| Task description |
Transcribe the full listing, keeping every word as it stands.

| Dataset extract |

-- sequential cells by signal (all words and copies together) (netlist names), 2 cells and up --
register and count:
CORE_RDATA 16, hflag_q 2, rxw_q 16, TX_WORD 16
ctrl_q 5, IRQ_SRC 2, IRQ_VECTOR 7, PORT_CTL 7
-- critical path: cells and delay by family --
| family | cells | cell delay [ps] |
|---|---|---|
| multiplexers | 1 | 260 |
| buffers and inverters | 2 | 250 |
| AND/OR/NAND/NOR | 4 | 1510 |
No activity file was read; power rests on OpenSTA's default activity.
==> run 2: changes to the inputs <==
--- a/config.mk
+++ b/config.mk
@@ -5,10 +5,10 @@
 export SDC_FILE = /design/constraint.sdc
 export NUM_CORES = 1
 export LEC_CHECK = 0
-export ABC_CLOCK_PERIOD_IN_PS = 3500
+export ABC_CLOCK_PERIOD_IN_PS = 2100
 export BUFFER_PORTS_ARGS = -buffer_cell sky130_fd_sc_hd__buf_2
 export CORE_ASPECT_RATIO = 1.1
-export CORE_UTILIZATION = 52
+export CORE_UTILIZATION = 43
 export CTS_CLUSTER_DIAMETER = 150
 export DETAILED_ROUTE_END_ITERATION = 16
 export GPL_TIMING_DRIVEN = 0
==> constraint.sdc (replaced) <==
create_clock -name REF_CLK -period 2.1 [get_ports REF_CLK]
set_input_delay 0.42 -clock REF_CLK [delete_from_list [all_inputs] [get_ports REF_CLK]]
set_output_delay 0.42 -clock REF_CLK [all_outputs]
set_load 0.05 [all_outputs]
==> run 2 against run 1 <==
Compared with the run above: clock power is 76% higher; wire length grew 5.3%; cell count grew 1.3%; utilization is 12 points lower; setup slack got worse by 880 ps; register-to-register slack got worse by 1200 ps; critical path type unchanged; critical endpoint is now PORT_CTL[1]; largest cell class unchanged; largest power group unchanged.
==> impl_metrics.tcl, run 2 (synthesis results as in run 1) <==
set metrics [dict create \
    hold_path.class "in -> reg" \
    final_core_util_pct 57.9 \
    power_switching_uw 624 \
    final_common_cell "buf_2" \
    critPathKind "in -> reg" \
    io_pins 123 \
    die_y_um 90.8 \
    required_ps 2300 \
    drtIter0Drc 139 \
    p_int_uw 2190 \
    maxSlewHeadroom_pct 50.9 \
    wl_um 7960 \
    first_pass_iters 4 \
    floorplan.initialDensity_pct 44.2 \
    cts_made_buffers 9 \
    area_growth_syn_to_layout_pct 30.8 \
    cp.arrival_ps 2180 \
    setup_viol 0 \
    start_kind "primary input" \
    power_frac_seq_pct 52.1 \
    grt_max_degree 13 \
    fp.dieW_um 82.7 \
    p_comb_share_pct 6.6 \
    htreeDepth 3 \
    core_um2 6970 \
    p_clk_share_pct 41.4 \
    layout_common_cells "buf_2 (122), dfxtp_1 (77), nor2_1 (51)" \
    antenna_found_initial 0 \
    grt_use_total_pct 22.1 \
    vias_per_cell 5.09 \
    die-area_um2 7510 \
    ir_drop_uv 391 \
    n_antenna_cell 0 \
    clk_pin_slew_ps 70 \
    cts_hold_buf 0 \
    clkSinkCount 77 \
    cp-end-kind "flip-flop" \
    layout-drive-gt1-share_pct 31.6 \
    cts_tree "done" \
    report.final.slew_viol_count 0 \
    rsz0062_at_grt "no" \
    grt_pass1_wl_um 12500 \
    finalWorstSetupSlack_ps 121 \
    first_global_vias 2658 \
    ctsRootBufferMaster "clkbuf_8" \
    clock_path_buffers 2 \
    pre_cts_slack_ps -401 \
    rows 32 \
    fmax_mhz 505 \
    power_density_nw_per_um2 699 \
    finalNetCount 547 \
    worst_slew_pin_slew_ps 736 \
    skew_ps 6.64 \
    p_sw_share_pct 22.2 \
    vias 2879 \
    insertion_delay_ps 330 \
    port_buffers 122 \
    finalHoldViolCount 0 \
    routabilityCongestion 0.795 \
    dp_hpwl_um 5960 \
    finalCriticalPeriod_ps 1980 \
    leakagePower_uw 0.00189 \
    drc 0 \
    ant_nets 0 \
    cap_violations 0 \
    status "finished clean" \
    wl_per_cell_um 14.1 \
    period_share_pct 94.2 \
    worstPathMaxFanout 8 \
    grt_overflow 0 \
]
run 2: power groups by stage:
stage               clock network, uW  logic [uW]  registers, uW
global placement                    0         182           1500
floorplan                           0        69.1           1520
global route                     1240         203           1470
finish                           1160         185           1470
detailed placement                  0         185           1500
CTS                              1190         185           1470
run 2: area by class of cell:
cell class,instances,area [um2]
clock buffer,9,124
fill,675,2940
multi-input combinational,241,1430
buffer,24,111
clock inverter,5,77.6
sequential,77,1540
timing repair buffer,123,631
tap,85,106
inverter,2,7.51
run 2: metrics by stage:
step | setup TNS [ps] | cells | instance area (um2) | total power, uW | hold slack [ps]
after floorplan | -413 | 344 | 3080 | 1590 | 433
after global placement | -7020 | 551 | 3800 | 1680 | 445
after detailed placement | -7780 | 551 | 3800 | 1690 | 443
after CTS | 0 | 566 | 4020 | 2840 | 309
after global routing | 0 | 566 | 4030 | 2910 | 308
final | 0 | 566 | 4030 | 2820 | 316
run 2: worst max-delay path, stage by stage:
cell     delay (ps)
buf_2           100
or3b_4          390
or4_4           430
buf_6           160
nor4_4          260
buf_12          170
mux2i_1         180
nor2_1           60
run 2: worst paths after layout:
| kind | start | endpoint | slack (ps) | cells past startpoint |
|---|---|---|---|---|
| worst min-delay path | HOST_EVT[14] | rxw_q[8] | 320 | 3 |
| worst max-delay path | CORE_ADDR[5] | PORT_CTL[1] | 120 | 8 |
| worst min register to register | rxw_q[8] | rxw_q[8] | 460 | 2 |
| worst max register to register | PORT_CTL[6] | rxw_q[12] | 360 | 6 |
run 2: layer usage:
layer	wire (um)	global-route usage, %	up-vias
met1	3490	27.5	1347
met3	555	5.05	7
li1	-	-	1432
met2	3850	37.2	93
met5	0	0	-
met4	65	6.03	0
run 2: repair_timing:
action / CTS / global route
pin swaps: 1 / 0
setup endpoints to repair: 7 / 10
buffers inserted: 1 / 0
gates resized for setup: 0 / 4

| Solved exercise |
-- sequential cells by signal (all words and copies together) (netlist names), 2 cells and up --
register and count:
CORE_RDATA 16, hflag_q 2, rxw_q 16, TX_WORD 16
ctrl_q 5, IRQ_SRC 2, IRQ_VECTOR 7, PORT_CTL 7
-- critical path: cells and delay by family --
| family | cells | cell delay [ps] |
|---|---|---|
| multiplexers | 1 | 260 |
| buffers and inverters | 2 | 250 |
| AND/OR/NAND/NOR | 4 | 1510 |
No activity file was read; power rests on OpenSTA's default activity.
==> run 2: changes to the inputs <==
--- a/config.mk
+++ b/config.mk
@@ -5,10 +5,10 @@
 export SDC_FILE = /design/constraint.sdc
 export NUM_CORES = 1
 export LEC_CHECK = 0
-export ABC_CLOCK_PERIOD_IN_PS = 3500
+export ABC_CLOCK_PERIOD_IN_PS = 2100
 export BUFFER_PORTS_ARGS = -buffer_cell sky130_fd_sc_hd__buf_2
 export CORE_ASPECT_RATIO = 1.1
-export CORE_UTILIZATION = 52
+export CORE_UTILIZATION = 43
 export CTS_CLUSTER_DIAMETER = 150
 export DETAILED_ROUTE_END_ITERATION = 16
 export GPL_TIMING_DRIVEN = 0
==> constraint.sdc (replaced) <==
create_clock -name REF_CLK -period 2.1 [get_ports REF_CLK]
set_input_delay 0.42 -clock REF_CLK [delete_from_list [all_inputs] [get_ports REF_CLK]]
set_output_delay 0.42 -clock REF_CLK [all_outputs]
set_load 0.05 [all_outputs]
==> run 2 against run 1 <==
Compared with the run above: clock power is 76% higher; wire length grew 5.3%; cell count grew 1.3%; utilization is 12 points lower; setup slack got worse by 880 ps; register-to-register slack got worse by 1200 ps; critical path type unchanged; critical endpoint is now PORT_CTL[1]; largest cell class unchanged; largest power group unchanged.
==> impl_metrics.tcl, run 2 (synthesis results as in run 1) <==
set metrics [dict create \
    hold_path.class "in -> reg" \
    final_core_util_pct 57.9 \
    power_switching_uw 624 \
    final_common_cell "buf_2" \
    critPathKind "in -> reg" \
    io_pins 123 \
    die_y_um 90.8 \
    required_ps 2300 \
    drtIter0Drc 139 \
    p_int_uw 2190 \
    maxSlewHeadroom_pct 50.9 \
    wl_um 7960 \
    first_pass_iters 4 \
    floorplan.initialDensity_pct 44.2 \
    cts_made_buffers 9 \
    area_growth_syn_to_layout_pct 30.8 \
    cp.arrival_ps 2180 \
    setup_viol 0 \
    start_kind "primary input" \
    power_frac_seq_pct 52.1 \
    grt_max_degree 13 \
    fp.dieW_um 82.7 \
    p_comb_share_pct 6.6 \
    htreeDepth 3 \
    core_um2 6970 \
    p_clk_share_pct 41.4 \
    layout_common_cells "buf_2 (122), dfxtp_1 (77), nor2_1 (51)" \
    antenna_found_initial 0 \
    grt_use_total_pct 22.1 \
    vias_per_cell 5.09 \
    die-area_um2 7510 \
    ir_drop_uv 391 \
    n_antenna_cell 0 \
    clk_pin_slew_ps 70 \
    cts_hold_buf 0 \
    clkSinkCount 77 \
    cp-end-kind "flip-flop" \
    layout-drive-gt1-share_pct 31.6 \
    cts_tree "done" \
    report.final.slew_viol_count 0 \
    rsz0062_at_grt "no" \
    grt_pass1_wl_um 12500 \
    finalWorstSetupSlack_ps 121 \
    first_global_vias 2658 \
    ctsRootBufferMaster "clkbuf_8" \
    clock_path_buffers 2 \
    pre_cts_slack_ps -401 \
    rows 32 \
    fmax_mhz 505 \
    power_density_nw_per_um2 699 \
    finalNetCount 547 \
    worst_slew_pin_slew_ps 736 \
    skew_ps 6.64 \
    p_sw_share_pct 22.2 \
    vias 2879 \
    insertion_delay_ps 330 \
    port_buffers 122 \
    finalHoldViolCount 0 \
    routabilityCongestion 0.795 \
    dp_hpwl_um 5960 \
    finalCriticalPeriod_ps 1980 \
    leakagePower_uw 0.00189 \
    drc 0 \
    ant_nets 0 \
    cap_violations 0 \
    status "finished clean" \
    wl_per_cell_um 14.1 \
    period_share_pct 94.2 \
    worstPathMaxFanout 8 \
    grt_overflow 0 \
]
run 2: power groups by stage:
stage               clock network, uW  logic [uW]  registers, uW
global placement                    0         182           1500
floorplan                           0        69.1           1520
global route                     1240         203           1470
finish                           1160         185           1470
detailed placement                  0         185           1500
CTS                              1190         185           1470
run 2: area by class of cell:
cell class,instances,area [um2]
clock buffer,9,124
fill,675,2940
multi-input combinational,241,1430
buffer,24,111
clock inverter,5,77.6
sequential,77,1540
timing repair buffer,123,631
tap,85,106
inverter,2,7.51
run 2: metrics by stage:
step | setup TNS [ps] | cells | instance area (um2) | total power, uW | hold slack [ps]
after floorplan | -413 | 344 | 3080 | 1590 | 433
after global placement | -7020 | 551 | 3800 | 1680 | 445
after detailed placement | -7780 | 551 | 3800 | 1690 | 443
after CTS | 0 | 566 | 4020 | 2840 | 309
after global routing | 0 | 566 | 4030 | 2910 | 308
final | 0 | 566 | 4030 | 2820 | 316
run 2: worst max-delay path, stage by stage:
cell     delay (ps)
buf_2           100
or3b_4          390
or4_4           430
buf_6           160
nor4_4          260
buf_12          170
mux2i_1         180
nor2_1           60
run 2: worst paths after layout:
| kind | start | endpoint | slack (ps) | cells past startpoint |
|---|---|---|---|---|
| worst min-delay path | HOST_EVT[14] | rxw_q[8] | 320 | 3 |
| worst max-delay path | CORE_ADDR[5] | PORT_CTL[1] | 120 | 8 |
| worst min register to register | rxw_q[8] | rxw_q[8] | 460 | 2 |
| worst max register to register | PORT_CTL[6] | rxw_q[12] | 360 | 6 |
run 2: layer usage:
layer	wire (um)	global-route usage, %	up-vias
met1	3490	27.5	1347
met3	555	5.05	7
li1	-	-	1432
met2	3850	37.2	93
met5	0	0	-
met4	65	6.03	0
run 2: repair_timing:
action / CTS / global route
pin swaps: 1 / 0
setup endpoints to repair: 7 / 10
buffers inserted: 1 / 0
gates resized for setup: 0 / 4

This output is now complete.